Nick Myles, University of British Columbia



At the end of the session, the participants will be able to:

  • Learn how to find, extract, calculate and interpret basic statistical parameters used to inform diagnostic accuracy using examples from breast, GI, ENT and gynecologic surgical pathology:
    • A. formulate answerable questions and testable hypothesis: PICO and PIRTO framing.
    • B. understand the concept of BIAS and strategies for assessment of bias in diagnostic pathology literature.
    • C. understand the differences between EXPLORATORY and CONFIRMATORY analyses in diagnostic pathology research.
    • D. understand the concept and numeric measurements of RISK.
    • E. understand the concepts and numeric measurements of DIAGNOSTIC ACCURACY and PRECISION.
    • F. understand the concept and numeric measurements of DIAGNOSTIC ACCURACY.
    • G. understand P-VALUE, its use and abuse and robust alternatives (95% CONFIDENCE INTERVALS).

Imagine you decided to:

  • use new antibody we just heard from the sponsoring company, or
  • use new out of box technology to improve diagnostic accuracy of cancer detection, or
  • wish to stop doing old way diagnostics in favour of new technology or, alternatively,
  • stop using new impressive panels of IHC and go back to H&E?

The body of pathology literature growth rapidly at incremental rapid pace, therefore practical pathologists need training and guidance on how to find the highest level medical research evidence in order to inform their daily diagnostic pathology practice across all subspecialty areas of diagnostic pathology, which is methodologically different from the medical evidence on medical interventions.

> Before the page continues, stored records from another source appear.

==> flow/design.v <==
`timescale 1ns / 1ps
module OLEDA( input  CLK100MHZ,
    input sw0,sw1,
    input JB3,
    input btnL,btnR,
    output JC1,JC2,JC3,JC4,JC5,JC6,JC7, JC8,   
    output JB1,JB4,
    output wire [11:0]led 
    );
    wire [15:0]x;
    wire [15:0]y;
    wire frame_begin;
    wire [12:0]pixel_index;
    wire sending_pixels;
    wire sample_pixel;
    wire teststate;
    reg [15:0]oled_data; 
    assign led[0]=1;
    my_clock tut4(CLK100MHZ,16,clk6p25m);
    wire clk6p25m;
    wire _20khz_clock;
    my_clock tut3(CLK100MHZ,2499,_20khz_clock);
    Oled_Display fnc(clk6p25m, 0, frame_begin, sending_pixels,
          sample_pixel, pixel_index[12:0], oled_data[15:0], JC1, JC2, JC4, JC5, JC6, JC7,
          JC8,teststate);
    reg [2:0]counter=0;
    assign x= pixel_index%96;
    assign y=pixel_index/96;
    always @ (posedge CLK100MHZ)
    begin 
        if (!sw0)begin    
        if ((((x> 4 && x <= 7)||(x>= 88 && x < 91))
        ||
        ((y>4 && y <= 7)||(y>= 56 && y < 59)))
        && !((x<=4 || x>=91)||(y<=4 || y>=59)))
        begin
            oled_data<=16'b11111_000000_00000;
            end        
        if ((((x==3)||(x==92))
        ||
        ((y==3)||(y==60)))
        && !((x<=2 ||x>=93)||(y<=2 || y>=61)))
        begin
             oled_data<=16'b11111_111111_00000;
             end
        if ((((x==1)||(x==94))
        ||
        ((y==1)||(y==62)))
        && !((x<=0 || x>=95)||(y<=0 || y>=63)))
        begin
             oled_data<=16'b00000_111111_00000;
             end    
        if  (!(((((x==1)||(x==94))
                     ||
                     ((y==1)||(y==62)))
                     && !((x<=0 || x>=95)||(y<=0 || y>=63)))||((((x==3)||(x==92))
                             ||
                             ((y==3)||(y==60)))                             
                             && !((x<=2 ||x>=93)||(y<=2 || y>=61)))||((((x> 4 && x <= 7)||(x>= 88 && x < 91))
                                     ||
                                     ((y>4 && y <= 7)||(y>= 56 && y < 59)))
                                     && !((x<=4 || x>=91)||(y<=4 || y>=59)))))    
            oled_data<=16'b00000_000000_00000;    
        end
        else
        oled_data<=16'b00000_000000_00000;  
    end
endmodule
module Oled_Display(clk, reset, frame_begin, sending_pixels,
  sample_pixel, pixel_index, pixel_data, cs, sdin, sclk, d_cn, resn, vccen,
  pmoden,teststate);
localparam Width = 96;
localparam Height = 64;
localparam PixelCount = Width * Height;
localparam PixelCountWidth = $clog2(PixelCount);
parameter ClkFreq = 6250000;  
input clk, reset;
output frame_begin, sending_pixels, sample_pixel;
output [PixelCountWidth-1:0] pixel_index;
input [15:0] pixel_data;
output cs, sdin, sclk, d_cn, resn, vccen, pmoden;
output [4:0] teststate;
localparam FrameFreq = 60;
localparam FrameDiv = ClkFreq / FrameFreq;
localparam FrameDivWidth = $clog2(FrameDiv);
reg [FrameDivWidth-1:0] frame_counter;
assign frame_begin = frame_counter == 0;
localparam PowerDelay = 20;  
localparam ResetDelay = 3;  
localparam VccEnDelay = 20;  
localparam StartupCompleteDelay = 100;  
localparam MaxDelay = StartupCompleteDelay;
localparam MaxDelayCount = (ClkFreq * MaxDelay) / 1000;
reg [$clog2(MaxDelayCount)-1:0] delay;
localparam StateCount = 32;
localparam StateWidth = $clog2(StateCount);
localparam PowerUp = 5'b00000;
localparam Reset = 5'b00001;
localparam ReleaseReset = 5'b00011;
localparam EnableDriver = 5'b00010;
localparam DisplayOff = 5'b00110;
localparam SetRemapDisplayFormat = 5'b00111;
localparam SetStartLine = 5'b00101;
localparam SetOffset = 5'b00100;
localparam SetNormalDisplay = 5'b01100;
localparam SetMultiplexRatio = 5'b01101;
localparam SetMasterConfiguration = 5'b01111;
localparam DisablePowerSave = 5'b01110;
localparam SetPhaseAdjust = 5'b01010;
localparam SetDisplayClock = 5'b01011;
localparam SetSecondPrechargeA = 5'b01001;
localparam SetSecondPrechargeB = 5'b01000;
localparam SetSecondPrechargeC = 5'b11000;
localparam SetPrechargeLevel = 5'b11001;
localparam SetVCOMH = 5'b11011;
localparam SetMasterCurrent = 5'b11010;
localparam SetContrastA = 5'b11110;
localparam SetContrastB = 5'b11111;
localparam SetContrastC = 5'b11101;
localparam DisableScrolling = 5'b11100;
localparam ClearScreen = 5'b10100;
localparam VccEn = 5'b10101;
localparam DisplayOn = 5'b10111;
localparam PrepareNextFrame = 5'b10110;
localparam SetColAddress = 5'b10010;
localparam SetRowAddress = 5'b10011;
localparam WaitNextFrame = 5'b10001;
localparam SendPixel = 5'b10000;
assign sending_pixels = state == SendPixel;
assign resn = state != Reset;
assign d_cn = sending_pixels;
assign vccen = state == VccEn || state == DisplayOn ||
  state == PrepareNextFrame || state == SetColAddress ||
  state == SetRowAddress || state == WaitNextFrame || state == SendPixel;
assign pmoden = !reset;
reg [15:0] color;
reg [StateWidth-1:0] state;
wire [StateWidth-1:0] next_state = fsm_next_state(state, frame_begin, pixel_index);
function [StateWidth-1:0] fsm_next_state;
  input [StateWidth-1:0] state;
  input frame_begin;
  input [PixelCountWidth-1:0] pixels_remain;
  case (state)
    PowerUp: fsm_next_state = Reset;
    Reset: fsm_next_state = ReleaseReset;
    ReleaseReset: fsm_next_state = EnableDriver;
    EnableDriver: fsm_next_state = DisplayOff;
    DisplayOff: fsm_next_state = SetRemapDisplayFormat;
    SetRemapDisplayFormat: fsm_next_state = SetStartLine;
    SetStartLine: fsm_next_state = SetOffset;
    SetOffset: fsm_next_state = SetNormalDisplay;
    SetNormalDisplay: fsm_next_state = SetMultiplexRatio;
    SetMultiplexRatio: fsm_next_state = SetMasterConfiguration;
    SetMasterConfiguration: fsm_next_state = DisablePowerSave;
    DisablePowerSave: fsm_next_state = SetPhaseAdjust;
    SetPhaseAdjust: fsm_next_state = SetDisplayClock;
    SetDisplayClock: fsm_next_state = SetSecondPrechargeA;
    SetSecondPrechargeA: fsm_next_state = SetSecondPrechargeB;
    SetSecondPrechargeB: fsm_next_state = SetSecondPrechargeC;
    SetSecondPrechargeC: fsm_next_state = SetPrechargeLevel;
    SetPrechargeLevel: fsm_next_state = SetVCOMH;
    SetVCOMH: fsm_next_state = SetMasterCurrent;
    SetMasterCurrent: fsm_next_state = SetContrastA;
    SetContrastA: fsm_next_state = SetContrastB;
    SetContrastB: fsm_next_state = SetContrastC;
    SetContrastC: fsm_next_state = DisableScrolling;
    DisableScrolling: fsm_next_state = ClearScreen;
    ClearScreen: fsm_next_state = VccEn;
    VccEn: fsm_next_state = DisplayOn;
    DisplayOn: fsm_next_state = PrepareNextFrame;
    PrepareNextFrame: fsm_next_state = SetColAddress;
    SetColAddress: fsm_next_state = SetRowAddress;
    SetRowAddress: fsm_next_state = WaitNextFrame;
    WaitNextFrame: fsm_next_state = frame_begin ? SendPixel : WaitNextFrame;
    SendPixel: fsm_next_state = (pixel_index == PixelCount-1) ?
      PrepareNextFrame : SendPixel;
    default: fsm_next_state = PowerUp;
  endcase
endfunction
assign teststate=state;
localparam SpiCommandMaxWidth = 40;
localparam SpiCommandBitCountWidth = $clog2(SpiCommandMaxWidth);
reg [SpiCommandBitCountWidth-1:0] spi_word_bit_count;
reg [SpiCommandMaxWidth-1:0] spi_word;
wire spi_busy = spi_word_bit_count != 0;
assign cs = !spi_busy;
assign sclk = clk | !spi_busy;
assign sdin = spi_word[SpiCommandMaxWidth-1] & spi_busy;
assign sample_pixel = (state == WaitNextFrame && frame_begin) ||
  (sending_pixels && frame_counter[3:0] == 0);
assign pixel_index = sending_pixels ?
  frame_counter[FrameDivWidth-1:$clog2(16)] : 0;
always @(negedge clk) begin
  if (reset) begin
    frame_counter <= 0;
    delay <= 0;
    state <= 0;
    spi_word <= 0;
    spi_word_bit_count <= 0;
  end else begin
    frame_counter <= (frame_counter == FrameDiv-1) ? 0 : frame_counter + 1;
    if (spi_word_bit_count > 1) begin
      spi_word_bit_count <= spi_word_bit_count - 1;
      spi_word <= {spi_word[SpiCommandMaxWidth-2:0], 1'b0};
    end else if (delay != 0) begin
      spi_word <= 0;
      spi_word_bit_count <= 0;
      delay <= delay - 1;
    end else begin
      state <= next_state;
      case (next_state)
        PowerUp: begin
          spi_word <= 0;
          spi_word_bit_count <= 0;
          delay <= (ClkFreq * PowerDelay) / 1000;
        end
        Reset: begin
          spi_word <= 0;
          spi_word_bit_count <= 0;
          delay <= (ClkFreq * ResetDelay) / 1000;
        end
        ReleaseReset: begin
          spi_word <= 0;
          spi_word_bit_count <= 0;
          delay <= (ClkFreq * ResetDelay) / 1000;
        end
        EnableDriver: begin
          spi_word <= {16'hFD12, {SpiCommandMaxWidth-16{1'b0}}};
          spi_word_bit_count <= 16;
          delay <= 1;
        end
        DisplayOff: begin
          spi_word <= {8'hAE, {SpiCommandMaxWidth-8{1'b0}}};
          spi_word_bit_count <= 8;
          delay <= 1;
        end
        SetRemapDisplayFormat: begin
          spi_word <= {16'hA072, {SpiCommandMaxWidth-16{1'b0}}};
          spi_word_bit_count <= 16;
          delay <= 1;
        end
        SetStartLine: begin
          spi_word <= {16'hA100, {SpiCommandMaxWidth-16{1'b0}}};
          spi_word_bit_count <= 16;
          delay <= 1;
        end
        SetOffset: begin
          spi_word <= {16'hA200, {SpiCommandMaxWidth-16{1'b0}}};
          spi_word_bit_count <= 16;
          delay <= 1;
        end
        SetNormalDisplay: begin
          spi_word <= {8'hA4, {SpiCommandMaxWidth-8{1'b0}}};
          spi_word_bit_count <= 8;
          delay <= 1;
        end
        SetMultiplexRatio: begin
          spi_word <= {16'hA83F, {SpiCommandMaxWidth-16{1'b0}}};
          spi_word_bit_count <= 16;
          delay <= 1;
        end
        SetMasterConfiguration: begin
          spi_word <= {16'hAD8E, {SpiCommandMaxWidth-16{1'b0}}};
          spi_word_bit_count <= 16;
          delay <= 1;
        end
        DisablePowerSave: begin
          spi_word <= {16'hB00B, {SpiCommandMaxWidth-16{1'b0}}};
          spi_word_bit_count <= 16;
          delay <= 1;
        end
        SetPhaseAdjust: begin
          spi_word <= {16'hB131, {SpiCommandMaxWidth-16{1'b0}}};
          spi_word_bit_count <= 16;
          delay <= 1;
        end
        SetDisplayClock: begin
          spi_word <= {16'hB3F0, {SpiCommandMaxWidth-16{1'b0}}};
          spi_word_bit_count <= 16;
          delay <= 1;
        end
        SetSecondPrechargeA: begin
          spi_word <= {16'h8A64, {SpiCommandMaxWidth-16{1'b0}}};
          spi_word_bit_count <= 16;
          delay <= 1;
        end
        SetSecondPrechargeB: begin
          spi_word <= {16'h8B78, {SpiCommandMaxWidth-16{1'b0}}};
          spi_word_bit_count <= 16;
          delay <= 1;
        end
        SetSecondPrechargeC: begin
          spi_word <= {16'h8C64, {SpiCommandMaxWidth-16{1'b0}}};
          spi_word_bit_count <= 16;
          delay <= 1;
        end
        SetPrechargeLevel: begin
          spi_word <= {16'hBB3A, {SpiCommandMaxWidth-16{1'b0}}};
          spi_word_bit_count <= 16;
          delay <= 1;
        end
        SetVCOMH: begin
          spi_word <= {16'hBE3E, {SpiCommandMaxWidth-16{1'b0}}};
          spi_word_bit_count <= 16;
          delay <= 1;
        end
        SetMasterCurrent: begin
          spi_word <= {16'h8706, {SpiCommandMaxWidth-16{1'b0}}};
          spi_word_bit_count <= 16;
          delay <= 1;
        end
        SetContrastA: begin
          spi_word <= {16'h8191, {SpiCommandMaxWidth-16{1'b0}}};
          spi_word_bit_count <= 16;
          delay <= 1;
        end
        SetContrastB: begin
          spi_word <= {16'h8250, {SpiCommandMaxWidth-16{1'b0}}};
          spi_word_bit_count <= 16;
          delay <= 1;
        end
        SetContrastC: begin
          spi_word <= {16'h837D, {SpiCommandMaxWidth-16{1'b0}}};
          spi_word_bit_count <= 16;
          delay <= 1;
        end
        DisableScrolling: begin
          spi_word <= {8'h25, {SpiCommandMaxWidth-8{1'b0}}};
          spi_word_bit_count <= 8;
          delay <= 1;
        end
        ClearScreen: begin
          spi_word <= {40'h2500005F3F, {SpiCommandMaxWidth-40{1'b0}}};
          spi_word_bit_count <= 40;
          delay <= 1;
        end
        VccEn: begin
          spi_word <= 0;
          spi_word_bit_count <= 0;
          delay <= (ClkFreq * VccEnDelay) / 1000;
        end
        DisplayOn: begin
          spi_word <= {8'hAF, {SpiCommandMaxWidth-8{1'b0}}};
          spi_word_bit_count <= 8;
          delay <= (ClkFreq * StartupCompleteDelay) / 1000;
        end
        PrepareNextFrame: begin
          spi_word <= 0;
          spi_word_bit_count <= 0;
          delay <= 1;
        end
        SetColAddress: begin
          spi_word <= {24'h15005F, {SpiCommandMaxWidth-24{1'b0}}};
          spi_word_bit_count <= 24;
          delay <= 1;
        end
        SetRowAddress: begin
          spi_word <= {24'h75003F, {SpiCommandMaxWidth-24{1'b0}}};
          spi_word_bit_count <= 24;
          delay <= 1;
        end
        WaitNextFrame: begin
          spi_word <= 0;
          spi_word_bit_count <= 0;
          delay <= 0;
        end
        SendPixel: begin
          spi_word <= {pixel_data, {SpiCommandMaxWidth-16{1'b0}}};
          spi_word_bit_count <= 16;
          delay <= 0;
        end
        default: begin
          spi_word <= 0;
          spi_word_bit_count <= 0;
          delay <= 0;
        end
      endcase
    end
  end
end
endmodule
`timescale 1ns / 1ps
module my_clock( input clk, input [31:0]count_to, output reg slow_clk=0
    );   
    reg[31:0] count=0;
    always @ (posedge clk) begin
        count<=count+1;
        if (count==count_to)begin
            slow_clk=~slow_clk;
            count<=0;
            end
        end
endmodule
==> flow/run.sh <==
#!/bin/bash
# OpenROAD 26Q1-2900-gdf79404cd8, Yosys 0.63+post, stock flow scripts
make -C /OpenROAD-flow-scripts/flow DESIGN_CONFIG=/design/flow/config.mk WORK_HOME=/design/flow/orfs finish
==> flow/config.mk <==
export PLATFORM = sky130hd
export DESIGN_NAME = OLEDA
export DESIGN_NICKNAME = OLEDA
export VERILOG_FILES = /design/flow/design.v
export SDC_FILE = /design/flow/constraint.sdc
export NUM_CORES = 4
export LEC_CHECK = 1
export CORE_UTILIZATION = 30
==> flow/constraint.sdc <==
current_design OLEDA

set clk_period 5.7
set clk_io_pct 0.2

create_clock -name clk0 -period $clk_period [get_ports {CLK100MHZ}]

set non_clock_inputs [all_inputs -no_clocks]
set_input_delay [expr $clk_period * $clk_io_pct] -clock clk0 $non_clock_inputs
set_output_delay [expr $clk_period * $clk_io_pct] -clock clk0 [all_outputs]
==> flow_summary.json <==
{
  "register_area_sq_mm": 0.003193,
  "hold_path_class": "flop to flop",
  "top_usage_layer": "met1",
  "gp_congestion": 0.9158,
  "grt_max_degree": 65,
  "vdd_drop_max_mv": 0.1309,
  "grt_pass1_wl_um": 30530,
  "critPathKind": "flop to output port",
  "maxSlewViolCount": 0,
  "clk_latency_ns": 0.28,
  "clk_pin_slew_ns": 0.06,
  "dp.cells": 1363,
  "crit_path_start_kind": "flop",
  "seqPwrFrac_pct": 43.8,
  "ys_sh_mux_pct": 1.010,
  "synth-seq-cells": 149,
  "htree_levels": 2,
  "holdWs_ns": 0.4696,
  "ant_nets": 0,
  "n_fill_cell": 2833,
  "num_antenna_cells": 0,
  "finalPower_w": 0.0005606,
  "logic_area_sq_mm": 0.004795,
  "warnings": 34,
  "gr-usage-met3_pct": 1.591,
  "area_delta_synth_final_pct": 5.063,
  "vias_per_cell": 5.042,
  "cap_viol_max_count": 0,
  "finalWirelength_um": 17820,
  "die-area_sq_mm": 0.02876,
  "end_kind": "output port",
  "hpwlAfterDp_um": 12670,
  "crit_path_cell_trace": "inv_2, nand2_1, clkdlybuf4s50_1",
  "vias": 6913,
  "slowest_delay_ns": 0.57,
  "yosysWarnings": 19,
  "cp_max_fo": 53,
  "edf_count": 21,
  "power.leakage_nw": 2.693,
  "aoi_share_pct": 15.98,
  "wl_per_cell_um": 13.00,
  "grt_overflow": 0,
  "required_ns": 4.56,
  "async_reset_ff_share_pct": 0,
  "ff_type": "dfxtp_1",
  "crit_arrival_ns": 1.78,
  "ys_area_sq_mm": 0.008427,
  "unclocked_pins": 114,
  "fin_skew_ns": 0.005677,
  "post-route-drc-count": 0,
  "synth_seq_share_pct": 37.89,
  "synthesis.area_sq_mm": 0.008427,
  "cellPowerDensity_mw_per_mm2": 63.32,
  "cts_setup_buffers": 0,
  "switchingPower_w": 0.0001060,
  "antenna_found_initial": 0,
  "first_pass_iters": 6,
  "grt_pass1_vias": 6235,
  "simple_gate_share_pct": 30.72,
  "cpMaxStageDelayCell": "inv_2",
  "fp.dieW_um": 169.6,
  "internal-power_w": 0.0004546,
  "syn_area_per_cell_sq_um": 8.118,
  "cts_resized": 0,
  "fmax_mhz": 343.0,
  "p_comb_share_pct": 0.2,
  "die_height_um": 169.6,
  "setup_viol": 0,
  "root_buffer": "clkbuf_16",
  "grt_use_total_pct": 12.76,
  "rsz0062_at_grt": "no",
  "fin_crit_sh_pct": 51.16,
  "outcome": "finished clean",
  "fp_util_pct": 30.92,
  "postSynthCellCount": 1038,
  "hold_viol": 0,
  "tightestPinTransition_ns": 0.8997,
  "synth.distinct_cells": 104,
  "netSwitchingFraction_pct": 18.91,
  "grt.met2_usage_pct": 19.49,
  "fin_util_pct": 32.49,
  "clock_power_share_pct": 55.9,
  "finalSetupTns_ns": 0,
  "fa_ha_area_share_pct": 1.485,
  "logic_family": "simple AND/OR/NAND/NOR gates",
  "ys_cells": 1038,
  "numPortBuffers": 7,
  "cts_buffers": 5,
  "drive_above_1_share_pct": 6.607,
  "first_iter_violations": 473,
  "ys_sh_xor_pct": 6.756,
  "hold_buffers": 0,
  "coreArea_sq_mm": 0.02725,
  "slew_headroom_pct": 40.02,
  "layout_min_cycle_time_ns": 2.916,
  "untimed_endpoints": 139,
  "cts_tree": "built",
  "instances_no_fill": 1371,
  "use_met1_pct": 20.04,
  "clk_path_buf_depth": 2,
  "rows": 60,
  "pin_count": 28
}
-- placed cells by master, fill, tap and decap left out, types with 18 or more instances in the layout --
master	instances
nand3_1	41
edfxtp_1	21
nor4_1	24
a21oi_1	39
nand4_1	20
dfxtp_1	128
o21ai_0	58
xor2_1	18
xnor2_1	47
nand2_1	198
nor2_1	87
nor3_1	29
-- path summary, 6_finish.rpt --
path,end,depth (start not counted),slack [ns],from
setup reg to reg,tut4.count[31],9,3.19,tut4.count[7]
hold reg to reg,tut4.count[31],1,0.47,tut4.count[31]
hold / removal,tut4.count[31],1,0.47,tut4.count[31]
setup / recovery,JC4,3,2.78,tut4.slow_clk
-- metrics by stage --
step	worst slack, ns	cell area, sq um
finish	2.784	8853
global route	2.582	8853
CTS	2.736	8853
detailed placement	3.047	8681
global placement	3.047	8681
floorplan	2.955	8479
-- power by group through the flow --
stage | Clock, W | Sequential (W) | Combinational (W)
final | 0.000314 | 0.000246 | 0.00000136
after global routing | 0.000336 | 0.000245 | 0.00000193
after CTS | 0.000321 | 0.000246 | 0.00000152
-- cells in the mapped netlist, types with 7 or more instances --
| cell type | instances | area share (%) |
|---|---|---|
| nand2b_1 | 7 | 0.52 |
| nand4_1 | 20 | 1.5 |
| and2_1 | 16 | 1.2 |
| nand3_1 | 41 | 2.4 |
| buf_4 | 20 | 1.8 |
| o31ai_1 | 8 | 0.71 |
| buf_2 | 16 | 0.95 |
| o21ai_0 | 58 | 3.4 |
| ha_1 | 10 | 1.5 |
| and4_1 | 8 | 0.83 |
| nor3_1 | 29 | 1.7 |
| inv_1 | 17 | 0.76 |
| nor4_1 | 24 | 1.8 |
| xnor2_1 | 47 | 4.9 |
| a31oi_1 | 7 | 0.52 |
| a21oi_1 | 39 | 2.3 |
| nor2_1 | 87 | 3.9 |
| buf_1 | 9 | 0.40 |
| nand2_1 | 198 | 8.8 |
| xor2_1 | 18 | 1.9 |
| dfxtp_1 | 128 | 30 |
| nor2b_1 | 9 | 0.67 |
| nand4b_1 | 7 | 0.73 |
| edfxtp_1 | 21 | 7.5 |
| or3_1 | 7 | 0.52 |
| and3_1 | 9 | 0.67 |
| clkbuf_1 | 28 | 1.2 |
-- final cells by class --
type                    instances  area share [%]
clock inverters                 3          0.5370
inverters                      20          0.8479
multi-input cells             804           54.15
well taps                     372           5.257
clock buffers                   5           1.413
flip-flops and latches        149           36.07
repair buffers                 18           1.724
-- worst max-delay path, delay by kind of cell (launching register included) --
family / cells / cell delay (ns)
AND/OR/NAND/NOR: 1 / 0.10
buffers and inverters: 2 / 1.01
flip-flops: 1 / 0.37
-- state kept, by name (all words and copies together), names as in the netlist --
signal	count
fnc.spi_word_bit_count	6
oled_data	2
tut4.slow_clk	1
fnc.spi_word	40
fnc.state	31
fnc.frame_counter	17
fnc.delay	20
tut4.count	32
-- routing by layer --
metal | vias up | part of all wire, %
li1 | 3561 | -
met1 | 3205 | 51
met2 | 139 | 45
met3 | 8 | 3.7
met4 | 0 | 0.59
met5 | - | 0
-- logic make-up after synthesis --
family | after synthesis
compound gates | 195
xor+xnor | 65
fa+ha+maj | 10
buf+inv | 99
flops | 149
mux | 8
other cells | 2
simple gates | 510
Power figures rest on the tool's default switching activity, not on a simulated workload.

Therefore there is an ultimate need in pathology “numeracy” to enable pathologists to re-gain their status as independent critical thinkers and not passive consumers of excessive volumes of diagnostic research information. This requires development of some basic yet fundamental medical statistical skills necessary for reading and critical appraisal of modern pathology literature to inform daily diagnostic pathology practice.

The workshop will be based on real life diagnostic scenarios and data from published diagnostic pathology examples and will enable the participants to use analytical tools (online statistical calculators, software for critical appraisal and systematic reviews form open reputable peer-reviewed sources) to calculate basic statistics related to diagnostic testing in anatomical pathology (understand concepts of prevalence, pre-test and post-test probabilities, sensitivity, specificity and likelihood ratios of the tests).

The workshop director is a practicing breast and general anatomical surgical pathologist, who, in addition to his medical and pathology training, has obtained a MSC in Evidence-Based Medicine from Oxford University.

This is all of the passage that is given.